A well optimized merge sort typically uses insertion sort to sort small sublists before merging anything. Similarly, a well optimized quick sort uses insertion sort once a partition is small enough. By referring to these as examples, I typically use insertion sort on sublists up to 32 elements in length. In a worst-case, this would imply (32+31+30+29+28+…) insertions. This can be calculated directly using the formula (n*(n+1)/2). For 32 elements, this gives us a worst-case of 528 insertions.

Now we need a formula to determine whether the number of insertions required to merge two lists is below this threshold. This is actually simple: just multiply the length of both lists. If one sublist has 10 elements and the other has 15 elements, this gives us a worst-case of (10*15=150) insertions.

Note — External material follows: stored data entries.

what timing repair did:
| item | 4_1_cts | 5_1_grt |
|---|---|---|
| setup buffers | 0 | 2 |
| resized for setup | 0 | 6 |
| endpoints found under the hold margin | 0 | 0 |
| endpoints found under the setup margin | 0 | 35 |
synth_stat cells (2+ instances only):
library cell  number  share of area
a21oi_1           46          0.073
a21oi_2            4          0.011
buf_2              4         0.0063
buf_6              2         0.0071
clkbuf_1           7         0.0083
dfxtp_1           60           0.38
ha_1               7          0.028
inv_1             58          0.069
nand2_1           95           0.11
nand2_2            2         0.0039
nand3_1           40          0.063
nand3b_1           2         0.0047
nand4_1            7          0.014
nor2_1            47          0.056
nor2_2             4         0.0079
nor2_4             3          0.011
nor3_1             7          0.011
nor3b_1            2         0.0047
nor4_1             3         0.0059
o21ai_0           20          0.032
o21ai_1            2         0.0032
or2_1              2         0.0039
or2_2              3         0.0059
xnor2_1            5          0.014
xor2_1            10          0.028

Using a scratch array for merging


By applying rotations, you effectively reduce two large sublists into several smaller sublists. When the sublists become small enough, a very effective optimization is to simply allocate a small buffer to merge the sublists in. This will allow you to greatly reduce the number of rotations and is far more efficient than using insertions.

This can be further optimized as well. While most implementations of merge sort have O(n) space complexity, it is trivial to implement it such that it has O(n/2) space complexity and is generally a bit quicker as well. This is the same technique that Timsort uses to achieve O(n/2) worst-case space complexity.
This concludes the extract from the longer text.